The Sustainability Salon is committed to learning new ways of being together that are participatory, inclusive, just and nonhierarchical. We are aware we could be creating a foundation for a mass movement around sustainability, as more and more people become aware of our ecological crisis. Drawing on models of self-organizing systems in nature, the Salon seeks to create a local node in a vast living system of concerned individuals.

I. The Salon has agreed to these Foundational Organizing Principles:

  1. A healthy self-organizing organism is a diversified whole: a diverse collection of parts (members) are simultaneously autonomous and cooperative. There is a shared caring for the members and for the whole within a shared purpose.
  2. A healthy self-organizing organism depends on accurate and consistent feedback loops (information) from both within the organization and outside of the organization. Information flows freely throughout all the links of connection established. There is a free movement of material (individuals) in and out of the organism.
  3. A healthy self-organizing system is able to tolerate chaos and uncertainty as an integral aspect of its own evolution and can regain balance by making choices based on informational feedback loops that change it to bring it to a more appropriate level of being.

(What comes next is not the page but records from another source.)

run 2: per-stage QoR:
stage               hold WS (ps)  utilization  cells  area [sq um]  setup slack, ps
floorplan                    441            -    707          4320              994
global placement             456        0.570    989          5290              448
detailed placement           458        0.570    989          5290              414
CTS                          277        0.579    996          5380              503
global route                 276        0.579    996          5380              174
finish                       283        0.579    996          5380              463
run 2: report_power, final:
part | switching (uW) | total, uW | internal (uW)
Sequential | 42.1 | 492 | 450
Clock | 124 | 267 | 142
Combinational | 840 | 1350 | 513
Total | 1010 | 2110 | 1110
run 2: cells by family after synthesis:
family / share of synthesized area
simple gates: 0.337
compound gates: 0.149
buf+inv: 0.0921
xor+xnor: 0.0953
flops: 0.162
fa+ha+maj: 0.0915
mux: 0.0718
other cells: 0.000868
### src/rtl/up_down_loadable_counter.sv
// WIDTH-bit binary counter with parallel load and run-time up/down select.
// Wraps modulo 2^WIDTH in both directions; load has priority over counting.
module up_down_loadable_counter
    import up_down_loadable_counter_pkg::*;
#(
    parameter int unsigned WIDTH = DEFAULT_WIDTH
) (
    input  logic             clk,
    input  logic             rst,
    input  logic             load,
    input  logic             mode_cntrl,
    input  logic [WIDTH-1:0] din,
    output logic [WIDTH-1:0] dout
);

    localparam logic [WIDTH-1:0] ONE = WIDTH'(1);

    // Natural WIDTH-bit overflow/underflow provides the modulo wrap.
    always_ff @(posedge clk or negedge rst) begin
        if (!rst) begin
            dout <= '0;
        end else if (load) begin
            dout <= din;
        end else if (mode_cntrl == DIR_UP) begin
            dout <= dout + ONE;
        end else begin
            dout <= dout - ONE;
        end
    end

endmodule
## config.mk

```make
export PLATFORM = sky130hd
export DESIGN_NAME = pipe_stage_n
export DESIGN_NICKNAME = d
export VERILOG_FILES = /design/src/rtl/pipe_pkg.sv /design/src/rtl/pipe_slot.sv /design/src/rtl/pipe_stage_n.sv
export SDC_FILE = /design/constraint.sdc
export NUM_CORES = 1
export LEC_CHECK = 0
export ABC_CLOCK_PERIOD_IN_PS = 2680
export CAP_MARGIN = 30
export CORE_MARGIN = 2
export CORE_UTILIZATION = 44
export CTS_CLUSTER_SIZE = 8
export DETAILED_ROUTE_END_ITERATION = 7
export PLACE_DENSITY_LB_ADDON = 0.3
export REMOVE_ABC_BUFFERS = 1
export SYNTH_ARGS = -nofsm -noshare
export SYNTH_HDL_FRONTEND = slang
export SYNTH_SLANG_ARGS = --single-unit
```

## constraint.sdc

```tcl
create_clock -name clk -period 2.68 [get_ports clk]
set_input_delay 0.402 -clock clk [delete_from_list [all_inputs] [get_ports clk]]
set_output_delay 0.402 -clock clk [all_outputs]
set_load 0.05 [all_outputs]
```
$ cat src/rtl/mem_stage_lsu_if.sv
// mem_stage_lsu_if: single-outstanding data-memory request/response port
interface mem_stage_lsu_if;
  logic        dmem_req;
  logic        dmem_we;
  logic [31:0] dmem_addr;
  logic [3:0]  dmem_wstrb;
  logic [31:0] dmem_wdata;
  logic        dmem_ready;
  logic        dmem_rvalid;
  logic [31:0] dmem_rdata;
  modport master (
    output dmem_req, dmem_we, dmem_addr, dmem_wstrb, dmem_wdata,
    input  dmem_ready, dmem_rvalid, dmem_rdata
  );
  modport slave (
    input  dmem_req, dmem_we, dmem_addr, dmem_wstrb, dmem_wdata,
    output dmem_ready, dmem_rvalid, dmem_rdata
  );
endinterface

$ cat src/rtl/mem_stage_lsu.sv
// mem_stage_lsu: memory-stage load/store unit with single-outstanding dmem port and pipeline stall
module mem_stage_lsu (
  input  logic                  clk,
  input  logic                  rst_n,
  input  logic [31:0]           ALU_result_M,
  input  logic [31:0]           write_data_M,
  input  logic [2:0]            ls_type_M,
  input  logic                  we_mem_M,
  input  logic                  re_mem_M,
  mem_stage_lsu_if.master       dmem,
  output logic [31:0]           mem_rdata_M,
  output logic                  stall_M,
  output logic                  lsu_fault_M
);
  localparam logic [1:0] IDLE = 2'd0, BUSY = 2'd1, WAIT = 2'd2, DONE = 2'd3;
  logic [1:0]  state_q, state_d, off_q, off_d;
  logic [2:0]  type_q, type_d;
  logic        req_q, req_d, we_q, we_d;
  logic [31:0] addr_q, addr_d, wdata_q, wdata_d, rdata_q, rdata_d;
  logic [3:0]  wstrb_q, wstrb_d;
  logic        access, fault, start, capture;
  logic [7:0]  ld_byte;
  logic [15:0] ld_half;
  logic [31:0] ld_fmt, st_data;
  logic [3:0]  st_strb;
  assign access = we_mem_M | re_mem_M;
  assign fault = (we_mem_M & re_mem_M)
               | (we_mem_M & (ls_type_M[2] | &ls_type_M[1:0]))
               | (re_mem_M & (ls_type_M == 3'b011 | &ls_type_M[2:1]))
               | (ls_type_M[1:0] == 2'b01 & ALU_result_M[0])
               | (ls_type_M == 3'b010 & |ALU_result_M[1:0]);
  assign start = state_q == IDLE & access & ~fault;
  assign capture = dmem.dmem_rvalid & ~we_q & ((state_q == BUSY & dmem.dmem_ready) | state_q == WAIT);
  assign lsu_fault_M = rst_n & state_q == IDLE & access & fault;
  assign stall_M = rst_n & (start | state_q == BUSY | state_q == WAIT);
  assign dmem.dmem_req = req_q;
  assign dmem.dmem_we = we_q;
  assign dmem.dmem_addr = addr_q;
  assign dmem.dmem_wstrb = wstrb_q;
  assign dmem.dmem_wdata = wdata_q;
  assign mem_rdata_M = rdata_q;
  // lane-replicate store data and build the byte-enable mask from the low address bits
  always_comb begin
    st_data = ls_type_M[1] ? write_data_M : ls_type_M[0] ? {2{write_data_M[15:0]}} : {4{write_data_M[7:0]}};
    st_strb = ls_type_M[1] ? 4'b1111 : (ls_type_M[0] ? 4'b0011 : 4'b0001) << ALU_result_M[1:0];
  end
  // pick the addressed byte/half of the returned word and sign- or zero-extend it
  always_comb begin
    ld_byte = dmem.dmem_rdata[8*off_q +: 8];
    ld_half = dmem.dmem_rdata[16*off_q[1] +: 16];
    ld_fmt = type_q[1] ? dmem.dmem_rdata
           : type_q[0] ? {{16{~type_q[2] & ld_half[15]}}, ld_half}
           : {{24{~type_q[2] & ld_byte[7]}}, ld_byte};
  end
  // request sequencing: issue from IDLE, hold until ready, wait for read data, one completion cycle
  always_comb begin
    state_d = state_q;
    req_d = req_q;
    we_d = we_q;
    addr_d = addr_q;
    wstrb_d = wstrb_q;
    wdata_d = wdata_q;
    off_d = off_q;
    type_d = type_q;
    rdata_d = capture ? ld_fmt : rdata_q;
    if (start) begin
      state_d = BUSY;
      req_d = 1'b1;
      we_d = we_mem_M;
      addr_d = {ALU_result_M[31:2], 2'b00};
      wstrb_d = we_mem_M ? st_strb : 4'b0000;
      wdata_d = st_data;
      off_d = ALU_result_M[1:0];
      type_d = ls_type_M;
    end else if (state_q == BUSY && dmem.dmem_ready) begin
      req_d = 1'b0;
      state_d = (we_q | dmem.dmem_rvalid) ? DONE : WAIT;
    end else if (state_q == WAIT && dmem.dmem_rvalid) begin
      state_d = DONE;
    end else if (state_q == DONE) begin
      state_d = IDLE;
    end
  end
  // state and port registers; reset abandons any transaction in flight
  always_ff @(posedge clk or negedge rst_n) begin
    if (!rst_n) begin
      state_q <= IDLE;
      req_q <= 1'b0;
      we_q <= 1'b0;
      addr_q <= '0;
      wstrb_q <= '0;
      wdata_q <= '0;
      off_q <= '0;
      type_q <= '0;
      rdata_q <= '0;
    end else begin
      state_q <= state_d;
      req_q <= req_d;
      we_q <= we_d;
      addr_q <= addr_d;
      wstrb_q <= wstrb_d;
      wdata_q <= wdata_d;
      off_q <= off_d;
      type_q <= type_d;
      rdata_q <= rdata_d;
    end
  end
endmodule
$ cat src/flat_wrapper.sv
// flat-port wrapper written by rule: the top's interface ports become plain ports
module mem_stage_lsu_flat 
  (clk, rst_n, ALU_result_M, write_data_M, ls_type_M, we_mem_M, re_mem_M, mem_rdata_M, stall_M, lsu_fault_M, dmem_dmem_req, dmem_dmem_we, dmem_dmem_addr, dmem_dmem_wstrb, dmem_dmem_wdata, dmem_dmem_ready, dmem_dmem_rvalid, dmem_dmem_rdata);
  mem_stage_lsu_if dmem_i ();
  input  logic clk;
  input  logic rst_n;
  input  logic [31:0] ALU_result_M;
  input  logic [31:0] write_data_M;
  input  logic [2:0] ls_type_M;
  input  logic we_mem_M;
  input  logic re_mem_M;
  output logic [31:0] mem_rdata_M;
  output logic stall_M;
  output logic lsu_fault_M;
  output wire logic [$bits(dmem_i.dmem_req)-1:0] dmem_dmem_req;
  output wire logic [$bits(dmem_i.dmem_we)-1:0] dmem_dmem_we;
  output wire logic [$bits(dmem_i.dmem_addr)-1:0] dmem_dmem_addr;
  output wire logic [$bits(dmem_i.dmem_wstrb)-1:0] dmem_dmem_wstrb;
  output wire logic [$bits(dmem_i.dmem_wdata)-1:0] dmem_dmem_wdata;
  input wire logic [$bits(dmem_i.dmem_ready)-1:0] dmem_dmem_ready;
  input wire logic [$bits(dmem_i.dmem_rvalid)-1:0] dmem_dmem_rvalid;
  input wire logic [$bits(dmem_i.dmem_rdata)-1:0] dmem_dmem_rdata;
  assign dmem_dmem_req = dmem_i.dmem_req;
  assign dmem_dmem_we = dmem_i.dmem_we;
  assign dmem_dmem_addr = dmem_i.dmem_addr;
  assign dmem_dmem_wstrb = dmem_i.dmem_wstrb;
  assign dmem_dmem_wdata = dmem_i.dmem_wdata;
  assign dmem_i.dmem_ready = dmem_dmem_ready;
  assign dmem_i.dmem_rvalid = dmem_dmem_rvalid;
  assign dmem_i.dmem_rdata = dmem_dmem_rdata;
  mem_stage_lsu u_core (.clk(clk), .rst_n(rst_n), .ALU_result_M(ALU_result_M), .write_data_M(write_data_M), .ls_type_M(ls_type_M), .we_mem_M(we_mem_M), .re_mem_M(re_mem_M), .dmem(dmem_i), .mem_rdata_M(mem_rdata_M), .stall_M(stall_M), .lsu_fault_M(lsu_fault_M));
endmodule
$ cat config.mk
export PLATFORM = sky130hd
export DESIGN_NAME = mem_stage_lsu_flat
export DESIGN_NICKNAME = d
export VERILOG_FILES = /design/src/rtl/mem_stage_lsu_if.sv /design/src/rtl/mem_stage_lsu.sv /design/src/flat_wrapper.sv
export SDC_FILE = /design/constraint.sdc
export NUM_CORES = 1
export LEC_CHECK = 0
export CAP_MARGIN = 10
export CORE_UTILIZATION = 45
export CTS_CLUSTER_DIAMETER = 200
export CTS_CLUSTER_SIZE = 30
export DETAILED_ROUTE_END_ITERATION = 12
export PLACE_DENSITY = 0.9
export SYNTH_ARGS = -nofsm -noshare
export SYNTH_HDL_FRONTEND = slang
export SYNTH_SLANG_ARGS = --single-unit
$ cat constraint.sdc
create_clock -name clk -period 5.4 [get_ports clk]
set_input_delay 1.08 -clock clk [delete_from_list [all_inputs] [get_ports clk]]
set_output_delay 1.08 -clock clk [all_outputs]
set_load 0.005 [all_outputs]
==> results of run 1 <==
## cell type report
cell class	instances	area share
tap	140	0.0230
clock buffer	9	0.0295
clock inverter	7	0.0141
sequential	107	0.351
inverter	8	0.00394
multi-input combinational	309	0.302
timing repair buffer	212	0.276
## path summary, 6_finish.rpt
kind | slack (ns) | end | start | cells after the start
min reg2reg | 0.49 | u_core.dmem.dmem_addr[28]$_DFFE_PN0P_ | u_core.dmem.dmem_addr[28]$_DFFE_PN0P_ | 1
max reg2reg | 3.03 | u_core.mem_rdata_M[27]$_DFFE_PN0P_ | u_core.state_q[1]$_DFFE_PN0P_ | 4
max in group asynchronous | 3.40 | u_core.mem_rdata_M[12]$_DFFE_PN0P_ | rst_n | 2
max | 0.98 | stall_M | ALU_result_M[0] | 6
min in group asynchronous | 0.71 | u_core.mem_rdata_M[22]$_DFFE_PN0P_ | rst_n | 1
min | 0.49 | u_core.dmem.dmem_addr[28]$_DFFE_PN0P_ | u_core.dmem.dmem_addr[28]$_DFFE_PN0P_ | 1
## synthesized netlist by cell type (all sizes together)
master   count  area, µm²
dfrtp      107       2680
mux2        90       1010
nand2       43        161
a21oi       30        154
o21ai       30        150
nor2        29        109
buf         20        149
mux2i       14        140
clkbuf      13       48.8
nor3b       11       82.6
a211oi      10       80.1
inv          8       30.0
a211o        7       61.3
or3          7       43.8
and3b        6       52.6
nand2b       4       25.0
nor2b        4       25.0
nor4         4       46.3
a31oi        2       12.5
and2         2       12.5
nand3        2       10.0
a21o         1       7.51
a221o        1       10.0
a2bb2oi      1       8.76
conb         1       3.75
nand3b       1       11.3
nor4b        1       8.76
o211ai       1       7.51
o21bai       1       7.51
o22a         1       8.76
o31a         1       8.76
o31ai        1       7.51
o32ai        1       8.76
o41ai        1       8.76
## registers in the layout, indices dropped and copies added (netlist names)
| signal | count |
|---|---|
| u_core.dmem.dmem_addr | 30 |
| u_core.dmem.dmem_req | 1 |
| u_core.dmem.dmem_wdata | 32 |
| u_core.dmem.dmem_we | 1 |
| u_core.dmem.dmem_wstrb | 4 |
| u_core.mem_rdata_M | 32 |
| u_core.off_q | 2 |
| u_core.state_q | 2 |
| u_core.type_q | 3 |
## logic make-up after synthesis
family | synth area share
simple gates | 0.113
flops | 0.516
mux | 0.222
compound gates | 0.104
buf+inv | 0.0439
other cells | 0.000722
## per-stage QoR
step                      cell area [µm²]  instances  hold WS, ns
after floorplan                      5200        457        0.473
after global placement               7290        776        0.463
after detailed placement             7290        776        0.475
after CTS                            7630        792        0.492
after global routing                 7630        792        0.504
final                                7630        792        0.486
## power groups by stage
stage / registers [W] / logic (W) / clock network (W)
after floorplan: 0.00145 / 0.000670 / 0
after global placement: 0.00147 / 0.00163 / 0
after detailed placement: 0.00150 / 0.00167 / 0
after CTS: 0.00149 / 0.00169 / 0.000740
after global routing: 0.00154 / 0.00181 / 0.000776
final: 0.00149 / 0.00167 / 0.000727
## placed cells by master (no fill, tap or decap), types with 2 or more instances in the layout
master	n
clkdlybuf4s50_1	205
dfrtp_1	107
mux2_1	54
nand2_1	43
mux2_2	36
o21ai_0	29
a21oi_1	29
nor2_1	29
mux2i_1	14
nor3b_1	11
a211oi_1	9
clkbuf_16	9
inv_1	8
a211o_1	7
or3_1	7
buf_4	7
and3b_1	6
nand2b_1	4
nor2b_1	4
a31oi_1	2
nor4_4	2
nor4_1	2
and2_1	2
nand3_1	2
conb_1	2
bufinv_16	2
inv_8	2
## per-layer routing
layer	vias up	share of wire	track usage
met1	2114	0.40	0.299
met4	0	0.024	0.0810
met3	30	0.095	0.0842
met2	203	0.49	0.416
met5	-	0	0
li1	1990	-	-
[src/rtl/image_pipe_arb_if.sv]
// Requester, result and pipe links of the two-requester image pipe arbiter.
// slave is the arbiter side, master is the environment side.
interface image_pipe_arb_if #(
  parameter int DW_IN  = 32,
  parameter int DW_OUT = 32
);
  logic [DW_IN-1:0]  s0_data_in;
  logic [DW_IN-1:0]  s1_data_in;
  logic              s0_valid_in;
  logic              s1_valid_in;
  logic              s0_end_in;
  logic              s1_end_in;
  logic              s0_busy_out;
  logic              s1_busy_out;
  logic [DW_OUT-1:0] r0_data_out;
  logic [DW_OUT-1:0] r1_data_out;
  logic              r0_valid_out;
  logic              r1_valid_out;
  logic              r0_end_out;
  logic              r1_end_out;
  logic              r0_busy_in;
  logic              r1_busy_in;
  logic [DW_IN-1:0]  p_data_out;
  logic              p_valid_out;
  logic              p_end_out;
  logic              p_busy_in;
  logic [DW_OUT-1:0] p_data_in;
  logic              p_valid_in;
  logic              p_end_in;
  logic              p_busy_out;
  logic              err;

  modport slave (
    input  s0_data_in, s1_data_in,
    input  s0_valid_in, s1_valid_in,
    input  s0_end_in, s1_end_in,
    output s0_busy_out, s1_busy_out,
    output r0_data_out, r1_data_out,
    output r0_valid_out, r1_valid_out,
    output r0_end_out, r1_end_out,
    input  r0_busy_in, r1_busy_in,
    output p_data_out, p_valid_out,
    output p_end_out,
    input  p_busy_in,
    input  p_data_in, p_valid_in,
    input  p_end_in,
    output p_busy_out,
    output err
  );

  modport master (
    output s0_data_in, s1_data_in,
    output s0_valid_in, s1_valid_in,
    output s0_end_in, s1_end_in,
    input  s0_busy_out, s1_busy_out,
    input  r0_data_out, r1_data_out,
    input  r0_valid_out, r1_valid_out,
    input  r0_end_out, r1_end_out,
    output r0_busy_in, r1_busy_in,
    input  p_data_out, p_valid_out,
    input  p_end_out,
    output p_busy_in,
    output p_data_in, p_valid_in,
    output p_end_in,
    input  p_busy_out,
    input  err
  );
endinterface

[src/rtl/image_pipe_arb.sv]
// Two-requester frame arbiter in front of a shared image pipe.
// A tag FIFO remembers frame owners so results route back in order.
module image_pipe_arb #(
  parameter int DW_IN     = 32,
  parameter int DW_OUT    = 32,
  parameter int TAG_DEPTH = 4
) (
  input logic            clk,
  input logic            rst_n,
  image_pipe_arb_if.slave bus
);
  localparam int AW = $clog2(TAG_DEPTH);
  localparam logic [AW:0] FULL = (AW+1)'(TAG_DEPTH);

  typedef enum logic {IDLE, BUSY} st_t;

  st_t                  st;
  logic                 owner;
  logic                 last;
  logic [TAG_DEPTH-1:0] tags;
  logic [AW-1:0]        wp;
  logic [AW-1:0]        rp;
  logic [AW:0]          cnt;
  logic                 err_q;

  logic busy_st;
  logic any_v;
  logic grant;
  logic nxt_owner;
  logic in_done;
  logic empty;
  logic head;
  logic pop;

  assign busy_st   = (st == BUSY);
  assign any_v     = bus.s0_valid_in | bus.s1_valid_in;
  assign grant     = !busy_st && any_v && (cnt < FULL);
  // On a tie the requester not served last wins.
  assign nxt_owner = (bus.s0_valid_in && bus.s1_valid_in)
                     ? ~last : bus.s1_valid_in;

  assign bus.p_data_out  = owner ? bus.s1_data_in : bus.s0_data_in;
  assign bus.p_end_out   = owner ? bus.s1_end_in : bus.s0_end_in;
  assign bus.p_valid_out = busy_st &
                           (owner ? bus.s1_valid_in : bus.s0_valid_in);

  assign bus.s0_busy_out = (busy_st && !owner) ? bus.p_busy_in : 1'b1;
  assign bus.s1_busy_out = (busy_st && owner) ? bus.p_busy_in : 1'b1;

  assign in_done = bus.p_valid_out & !bus.p_busy_in & bus.p_end_out;

  assign empty = (cnt == '0);
  assign head  = tags[rp];

  assign bus.p_busy_out   = empty |
                            (head ? bus.r1_busy_in : bus.r0_busy_in);
  assign bus.r0_valid_out = !empty & !head & bus.p_valid_in;
  assign bus.r1_valid_out = !empty & head & bus.p_valid_in;
  assign bus.r0_data_out  = bus.p_data_in;
  assign bus.r1_data_out  = bus.p_data_in;
  assign bus.r0_end_out   = bus.p_end_in;
  assign bus.r1_end_out   = bus.p_end_in;
  assign bus.err          = err_q;

  assign pop = bus.p_valid_in & !bus.p_busy_out & bus.p_end_in;

  always_ff @(posedge clk or negedge rst_n) begin
    if (!rst_n) begin
      st    <= IDLE;
      owner <= 1'b0;
      last  <= 1'b1;
      tags  <= '0;
      wp    <= '0;
      rp    <= '0;
      cnt   <= '0;
      err_q <= 1'b0;
    end else begin
      unique case (st)
        IDLE: begin
          if (grant) begin
            st       <= BUSY;
            owner    <= nxt_owner;
            tags[wp] <= nxt_owner;
            wp       <= wp + 1'b1;
          end
        end
        BUSY: begin
          if (in_done) begin
            st   <= IDLE;
            last <= owner;
          end
        end
        default: st <= IDLE;
      endcase
      if (pop) rp <= rp + 1'b1;
      cnt <= cnt + (AW+1)'(grant) - (AW+1)'(pop);
      if (empty && bus.p_valid_in) err_q <= 1'b1;
    end
  end
endmodule

[src/flat_wrapper.sv]
// flat-port wrapper written by rule: the top's interface ports become plain ports
module image_pipe_arb_flat 
#(
  parameter int DW_IN     = 32,
  parameter int DW_OUT    = 32,
  parameter int TAG_DEPTH = 4
)
  (clk, rst_n, bus_s0_data_in, bus_s1_data_in, bus_s0_valid_in, bus_s1_valid_in, bus_s0_end_in, bus_s1_end_in, bus_s0_busy_out, bus_s1_busy_out, bus_r0_data_out, bus_r1_data_out, bus_r0_valid_out, bus_r1_valid_out, bus_r0_end_out, bus_r1_end_out, bus_r0_busy_in, bus_r1_busy_in, bus_p_data_out, bus_p_valid_out, bus_p_end_out, bus_p_busy_in, bus_p_data_in, bus_p_valid_in, bus_p_end_in, bus_p_busy_out, bus_err);
  image_pipe_arb_if #(.DW_IN(DW_IN), .DW_OUT(DW_OUT)) bus_i ();
  input logic clk;
  input logic rst_n;
  input wire logic [$bits(bus_i.s0_data_in)-1:0] bus_s0_data_in;
  input wire logic [$bits(bus_i.s1_data_in)-1:0] bus_s1_data_in;
  input wire logic [$bits(bus_i.s0_valid_in)-1:0] bus_s0_valid_in;
  input wire logic [$bits(bus_i.s1_valid_in)-1:0] bus_s1_valid_in;
  input wire logic [$bits(bus_i.s0_end_in)-1:0] bus_s0_end_in;
  input wire logic [$bits(bus_i.s1_end_in)-1:0] bus_s1_end_in;
  output wire logic [$bits(bus_i.s0_busy_out)-1:0] bus_s0_busy_out;
  output wire logic [$bits(bus_i.s1_busy_out)-1:0] bus_s1_busy_out;
  output wire logic [$bits(bus_i.r0_data_out)-1:0] bus_r0_data_out;
  output wire logic [$bits(bus_i.r1_data_out)-1:0] bus_r1_data_out;
  output wire logic [$bits(bus_i.r0_valid_out)-1:0] bus_r0_valid_out;
  output wire logic [$bits(bus_i.r1_valid_out)-1:0] bus_r1_valid_out;
  output wire logic [$bits(bus_i.r0_end_out)-1:0] bus_r0_end_out;
  output wire logic [$bits(bus_i.r1_end_out)-1:0] bus_r1_end_out;
  input wire logic [$bits(bus_i.r0_busy_in)-1:0] bus_r0_busy_in;
  input wire logic [$bits(bus_i.r1_busy_in)-1:0] bus_r1_busy_in;
  output wire logic [$bits(bus_i.p_data_out)-1:0] bus_p_data_out;
  output wire logic [$bits(bus_i.p_valid_out)-1:0] bus_p_valid_out;
  output wire logic [$bits(bus_i.p_end_out)-1:0] bus_p_end_out;
  input wire logic [$bits(bus_i.p_busy_in)-1:0] bus_p_busy_in;
  input wire logic [$bits(bus_i.p_data_in)-1:0] bus_p_data_in;
  input wire logic [$bits(bus_i.p_valid_in)-1:0] bus_p_valid_in;
  input wire logic [$bits(bus_i.p_end_in)-1:0] bus_p_end_in;
  output wire logic [$bits(bus_i.p_busy_out)-1:0] bus_p_busy_out;
  output wire logic [$bits(bus_i.err)-1:0] bus_err;
  assign bus_i.s0_data_in = bus_s0_data_in;
  assign bus_i.s1_data_in = bus_s1_data_in;
  assign bus_i.s0_valid_in = bus_s0_valid_in;
  assign bus_i.s1_valid_in = bus_s1_valid_in;
  assign bus_i.s0_end_in = bus_s0_end_in;
  assign bus_i.s1_end_in = bus_s1_end_in;
  assign bus_s0_busy_out = bus_i.s0_busy_out;
  assign bus_s1_busy_out = bus_i.s1_busy_out;
  assign bus_r0_data_out = bus_i.r0_data_out;
  assign bus_r1_data_out = bus_i.r1_data_out;
  assign bus_r0_valid_out = bus_i.r0_valid_out;
  assign bus_r1_valid_out = bus_i.r1_valid_out;
  assign bus_r0_end_out = bus_i.r0_end_out;
  assign bus_r1_end_out = bus_i.r1_end_out;
  assign bus_i.r0_busy_in = bus_r0_busy_in;
  assign bus_i.r1_busy_in = bus_r1_busy_in;
  assign bus_p_data_out = bus_i.p_data_out;
  assign bus_p_valid_out = bus_i.p_valid_out;
  assign bus_p_end_out = bus_i.p_end_out;
  assign bus_i.p_busy_in = bus_p_busy_in;
  assign bus_i.p_data_in = bus_p_data_in;
  assign bus_i.p_valid_in = bus_p_valid_in;
  assign bus_i.p_end_in = bus_p_end_in;
  assign bus_p_busy_out = bus_i.p_busy_out;
  assign bus_err = bus_i.err;
  image_pipe_arb #(.DW_IN(DW_IN), .DW_OUT(DW_OUT), .TAG_DEPTH(TAG_DEPTH)) u_core (.clk(clk), .rst_n(rst_n), .bus(bus_i));
endmodule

II. The Salon has set up this Basic Organizational Structure:

  1. Monthly Meetings
    1. Monthly Meetings are held to create and reinforce personal connections as well as to plan events and projects which are consistent with our mission.
    2. Meetings are non-heirarchical with rotating or shared leadership.
    3. Subject matter (or leader) is decided on by the group at the previous meeting and is chosen to motivate, inform, and inspire, as well as provide an organizational grounding point for events and projects.
    4. We share food as a way to ritualize our communion.
  2. Events and Projects
    1. Any member or group of members can propose an event or project.
    2. Any member can be a responsible leader for projects and can draw on the willing time and resources of the group.
    3. An event or project must be OK’d by the group, and align with our Mission, Vision and Values. Events and projects with the greatest impact or leverage will be considered first.
    4. Subgroups would form to implement events and projects, meeting and working on their own and reporting back to the group.
  3. Web Presence
    1. A critical component for information transfer and feedback, the Salon will have an open source content management web presence.

III. The Salon recognizes these Fundamental Organizational Practices:

  1. Respectful listening
  2. Brevity of expression
  3. Dialogue rather than debate
  4. Positive language, framing problems as opportunities
  5. Trusting the process, trusting the group -- solutions arise out of honest engagement.
  6. Taking care of self, then taking care of others and the group
  7. Divergent opinion, chaos, and change is healthy
  8. The people who show up are the right people, the events and projects that happen are the right events and projects.
  9. We may not see the fruit of our actions, but know it is all making a difference

Specifics of Organizational Leadership

Rotational Roles:

If you have been to a Sustainability Salon meeting more than 2 times you can serve in one of four rotating capacities:

  1. Meeting Facilitator: Responsible for creating a meeting agenda, sending it out via email in advance of the meeting, giving people time to respond and adding to it. Bringing the final agenda to the meeting, running the meeting;
  2. Note taker: Write main topics, decisions made, email notes. Make sure everyone is reminded in the notes as to what they committed to do and include a clear deadline;
  3. Project Manager: You rotate the leadership for each event but once committed, that person remains the leader for a particular project or event.
  4. Standing editors: People who volunteer to go over copy (invitations, press releases, etc) before sending it out to all -— should be at least two people. Three is better.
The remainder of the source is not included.